Polymer blends with semiconducting nanowires for organic electronics

Abstract

This article reviews the recent advances in organic electronics based on polymer blends with one-dimensional (1D) nanowires (NWs) of pi-conjugated polymers. Self-assembled polymer semiconducting NWs are fascinating building blocks for their directional extension of inter-and intramolecular pi-conjugation. This extensive conjugation provides unique electrical and optical properties that benefit applications in organic electronic devices. Outstanding performances are particularly expected from blending these NWs with insulating polymers or semiconducting molecules. Several representative reports describing NWs prepared from semiconducting/insulating polymer blends, conjugated block copolymers, or electrospinning for use as high-performance organic thin-film transistors (OTFTs) are discussed.
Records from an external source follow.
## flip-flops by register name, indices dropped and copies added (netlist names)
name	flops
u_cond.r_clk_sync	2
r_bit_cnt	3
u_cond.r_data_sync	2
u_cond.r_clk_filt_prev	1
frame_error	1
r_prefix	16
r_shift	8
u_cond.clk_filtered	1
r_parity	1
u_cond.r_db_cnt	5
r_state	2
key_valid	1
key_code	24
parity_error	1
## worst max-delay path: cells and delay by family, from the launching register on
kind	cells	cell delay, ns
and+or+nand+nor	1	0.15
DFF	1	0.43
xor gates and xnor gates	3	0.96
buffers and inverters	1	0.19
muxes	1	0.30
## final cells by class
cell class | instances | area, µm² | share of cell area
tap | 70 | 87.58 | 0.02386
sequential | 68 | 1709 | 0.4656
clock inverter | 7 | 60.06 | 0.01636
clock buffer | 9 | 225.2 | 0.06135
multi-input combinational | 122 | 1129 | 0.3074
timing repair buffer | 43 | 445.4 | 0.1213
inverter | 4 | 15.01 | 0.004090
## src/rtl/mac_acc_block_pkg.sv

```systemverilog
// Shared constants for the MAC accumulator: cfg encodings, FSM states, lane geometry.
package mac_acc_block_pkg;

  // ovf and carry-kill granularity: one flag per 20-bit accumulator slice
  localparam int unsigned SEG_ACC_W = 20;

  typedef enum logic [1:0] {
    CFG_SINGLE = 2'b00,
    CFG_DUAL   = 2'b01,
    CFG_QUAD   = 2'b10
  } mac_cfg_e;

  typedef enum logic [1:0] {
    ST_IDLE  = 2'b00,
    ST_ACCUM = 2'b01,
    ST_HOLD  = 2'b10
  } mac_state_e;

  // 2'b11 is reserved and behaves as single
  function automatic mac_cfg_e cfg_decode(input logic [1:0] c);
    case (c)
      2'b01:   return CFG_DUAL;
      2'b10:   return CFG_QUAD;
      default: return CFG_SINGLE;
    endcase
  endfunction

endpackage

```

## src/rtl/mac_lane_adder.sv

```systemverilog
// Lane-segmented accumulate add with per-mode carry kill; wraps by default,
// clamps overflowing lanes to all-ones when MAC_ACC_SATURATE_EN is defined.
module mac_lane_adder
  import mac_acc_block_pkg::*;
#(
  parameter int unsigned PROD_W = 64,
  parameter int unsigned ACC_W  = 80
) (
  input  mac_cfg_e                      mode,
  input  logic [ACC_W-1:0]              acc_in,
  input  logic [PROD_W-1:0]             prod,
  output logic [ACC_W-1:0]              sum,
  output logic [ACC_W/SEG_ACC_W-1:0]    lane_ovf
);

  localparam int unsigned NSEG = ACC_W / SEG_ACC_W;
  localparam int unsigned PS   = PROD_W / NSEG;
  localparam int unsigned AS   = SEG_ACC_W;

  logic [ACC_W-1:0] add_single;
  logic [ACC_W-1:0] add_dual;
  logic [ACC_W-1:0] add_quad;
  logic [ACC_W-1:0] addend;
  logic [NSEG-1:0]  cout;

  for (genvar k = 0; k < NSEG; k++) begin : g_single
    assign add_single[k*AS +: AS] = AS'(prod[k*PS +: PS]);
  end

  for (genvar j = 0; j < NSEG/2; j++) begin : g_dual
    assign add_dual[j*2*AS +: 2*AS] = (2*AS)'(prod[j*2*PS +: 2*PS]);
  end

  assign add_quad = ACC_W'(prod);

  always_comb begin
    logic       carry;
    logic       cin;
    logic [AS:0] seg;
    sum      = '0;
    lane_ovf = '0;
    cout     = '0;
    carry    = 1'b0;
    case (mode)
      CFG_DUAL: addend = add_dual;
      CFG_QUAD: addend = add_quad;
      default:  addend = add_single;
    endcase

    for (int unsigned k = 0; k < NSEG; k++) begin
      case (mode)
        CFG_DUAL: cin = (k % 2 == 0) ? 1'b0 : carry;
        CFG_QUAD: cin = (k == 0) ? 1'b0 : carry;
        default:  cin = 1'b0;
      endcase
      seg = {1'b0, acc_in[k*AS +: AS]} + {1'b0, addend[k*AS +: AS]} + {{AS{1'b0}}, cin};
      sum[k*AS +: AS] = seg[AS-1:0];
      cout[k] = seg[AS];
      carry   = seg[AS];
    end

    // a lane overflows on the carry out of its top slice; flag every slice it spans
    for (int unsigned k = 0; k < NSEG; k++) begin
      case (mode)
        CFG_DUAL: lane_ovf[k] = cout[k | 1];
        CFG_QUAD: lane_ovf[k] = cout[NSEG-1];
        default:  lane_ovf[k] = cout[k];
      endcase
    end

`ifdef MAC_ACC_SATURATE_EN
    for (int unsigned k = 0; k < NSEG; k++) begin
      if (lane_ovf[k]) sum[k*AS +: AS] = '1;
    end
`endif
  end

endmodule

```

## src/rtl/mac_acc_block.sv

```systemverilog
// Packed multi-lane MAC accumulator: FSM, beat counter and handshake.
// Optional build macro MAC_ACC_SATURATE_EN selects saturating lanes (default wraps).
module mac_acc_block
  import mac_acc_block_pkg::*;
#(
  parameter int unsigned MAC_CONF_WIDTH = 2,
  parameter int unsigned MAC_MIN_WIDTH  = 8,
  parameter int unsigned MAC_PROD_WIDTH = 8 * MAC_MIN_WIDTH,
  parameter int unsigned MAC_ACC_WIDTH  = 10 * MAC_MIN_WIDTH,
  parameter int unsigned MAC_LEN_WIDTH  = 8
) (
  input  logic                        clk,
  input  logic                        rst,
  input  logic [MAC_CONF_WIDTH-1:0]   cfg,
  input  logic                        in_valid,
  output logic                        in_ready,
  input  logic [MAC_PROD_WIDTH-1:0]   prod,
  input  logic [MAC_LEN_WIDTH-1:0]    acc_len,
  output logic                        out_valid,
  input  logic                        out_ready,
  output logic [MAC_ACC_WIDTH-1:0]    out_data,
  output logic [MAC_ACC_WIDTH/20-1:0] ovf
);

  localparam int unsigned NSEG = MAC_ACC_WIDTH / SEG_ACC_W;

  mac_state_e               state;
  mac_cfg_e                 mode_q;
  mac_cfg_e                 mode_sel;
  logic [MAC_LEN_WIDTH-1:0] len_q;
  logic [MAC_LEN_WIDTH-1:0] len_eff;
  logic [MAC_LEN_WIDTH-1:0] cnt;
  logic [MAC_LEN_WIDTH-1:0] cnt_inc;
  logic [MAC_ACC_WIDTH-1:0] acc_q;
  logic [MAC_ACC_WIDTH-1:0] acc_base;
  logic [MAC_ACC_WIDTH-1:0] sum;
  logic [NSEG-1:0]          ovf_q;
  logic [NSEG-1:0]          lane_ovf;
  logic                     beat;

  assign beat    = in_valid && in_ready;
  assign len_eff = (acc_len == '0) ? MAC_LEN_WIDTH'(1) : acc_len;
  assign cnt_inc = cnt + MAC_LEN_WIDTH'(1);

  // the first beat uses live cfg and an empty accumulator; later beats use the latched mode
  assign mode_sel = (state == ST_IDLE) ? cfg_decode(cfg[1:0]) : mode_q;
  assign acc_base = (state == ST_IDLE) ? '0 : acc_q;

  mac_lane_adder #(
    .PROD_W (MAC_PROD_WIDTH),
    .ACC_W  (MAC_ACC_WIDTH)
  ) u_lane_adder (
    .mode     (mode_sel),
    .acc_in   (acc_base),
    .prod     (prod),
    .sum      (sum),
    .lane_ovf (lane_ovf)
  );

  assign out_data = acc_q;
  assign ovf      = ovf_q;

  always_ff @(posedge clk or negedge rst) begin
    if (!rst) begin
      state     <= ST_IDLE;
      mode_q    <= CFG_SINGLE;
      len_q     <= '0;
      cnt       <= '0;
      acc_q     <= '0;
      ovf_q     <= '0;
      in_ready  <= 1'b0;
      out_valid <= 1'b0;
    end else begin
      case (state)
        ST_IDLE: begin
          in_ready <= 1'b1;
          if (beat) begin
            mode_q <= mode_sel;
            len_q  <= len_eff;
            acc_q  <= sum;
            ovf_q  <= lane_ovf;
            cnt    <= MAC_LEN_WIDTH'(1);
            if (len_eff == MAC_LEN_WIDTH'(1)) begin
              state     <= ST_HOLD;
              in_ready  <= 1'b0;
              out_valid <= 1'b1;
            end else begin
              state <= ST_ACCUM;
            end
          end
        end
        ST_ACCUM: begin
          if (beat) begin
            acc_q <= sum;
            ovf_q <= ovf_q | lane_ovf;
            cnt   <= cnt_inc;
            if (cnt_inc == len_q) begin
              state     <= ST_HOLD;
              in_ready  <= 1'b0;
              out_valid <= 1'b1;
            end
          end
        end
        ST_HOLD: begin
          if (out_ready) begin
            acc_q     <= '0;
            ovf_q     <= '0;
            cnt       <= '0;
            state     <= ST_IDLE;
            out_valid <= 1'b0;
            in_ready  <= 1'b1;
          end
        end
        default: begin
          state     <= ST_IDLE;
          in_ready  <= 1'b1;
          out_valid <= 1'b0;
        end
      endcase
    end
  end

endmodule

```

## config.mk

```make
export PLATFORM = sky130hd
export DESIGN_NAME = mac_acc_block
export DESIGN_NICKNAME = d
export VERILOG_FILES = /design/src/rtl/mac_acc_block_pkg.sv /design/src/rtl/mac_lane_adder.sv /design/src/rtl/mac_acc_block.sv
export SDC_FILE = /design/constraint.sdc
export NUM_CORES = 1
export LEC_CHECK = 0
export ABC_AREA = 1
export CORE_MARGIN = 2
export CORE_UTILIZATION = 60
export DETAILED_ROUTE_END_ITERATION = 7
export PLACE_DENSITY = 0.93
export SLEW_MARGIN = 20
export SYNTH_ARGS = -nofsm -noshare
export SYNTH_HDL_FRONTEND = slang
export SYNTH_SLANG_ARGS = --single-unit
```

## constraint.sdc

```tcl
create_clock -name clk -period 17.29 [get_ports clk]
set_input_delay 3.458 -clock clk [delete_from_list [all_inputs] [get_ports clk]]
set_output_delay 3.458 -clock clk [all_outputs]
set_load 0.05 [all_outputs]
```

==> results of run 1 <==
==> power by group through the flow <==
| stage | registers (mW) | clock network, mW | logic (mW) |
|---|---|---|---|
| 5_1_grt | 0.428 | 0.228 | 2.21 |
| 6_report | 0.419 | 0.219 | 2.03 |
| 3_3_place_gp | 0.417 | 0 | 1.94 |
| 3_5_place_dp | 0.420 | 0 | 1.98 |
| 2_1_floorplan | 0.672 | 0 | 1.20 |
| 4_1_cts | 0.417 | 0.221 | 1.99 |
==> worst min-delay path, delay by kind of cell (launching register included) <==
family / cells / cell delay (ns)
simple gates: 2 / 0.11
flops: 1 / 0.36
==> worst max-delay path by stage <==
stage	from	end	slack (ns)	cells past startpoint
floorplan	cfg[1]	ovf[0]$_DFFE_PN0P_	6.98	46
global placement	cfg[0]	ovf[0]$_DFFE_PN0P_	5.62	46
detailed placement	cfg[1]	ovf[0]$_DFFE_PN0P_	5.20	47
CTS	cfg[0]	ovf[0]$_DFFE_PN0P_	5.57	46
global route	cfg[1]	ovf[0]$_DFFE_PN0P_	4.69	47
finish	cfg[0]	ovf[0]$_DFFE_PN0P_	5.48	46
==> routing by layer <==
metal / up-vias / routed length [um] / share of wire (%) / track usage [%]
met5: - / 0 / 0 / 0
met4: 0 / 1140 / 3.5 / 14.5
met3: 100 / 3300 / 10 / 7.20
met2: 638 / 14300 / 44 / 57.0
met1: 5136 / 14100 / 43 / 51.9
li1: 5396 / - / - / -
The concepts of phase-separation behavior and the growth of crystalline NWs from multi-phase blend solutions are also illustrated. Research into the solubility-induced formation of NWs from semiconducting polymer/n-type small molecule blends for high-efficiency organic photovoltaic solar cells (OPVs) is introduced. In addition, the effects of the chemical properties of conjugated polymers on the optical and electrical properties of NWs and the use of ordered NW structures in OPVs are summarized. This critical review provides insights and a new perspective on the optimization of blend morphologies, which consequently enhances the performance of organic electronic devices.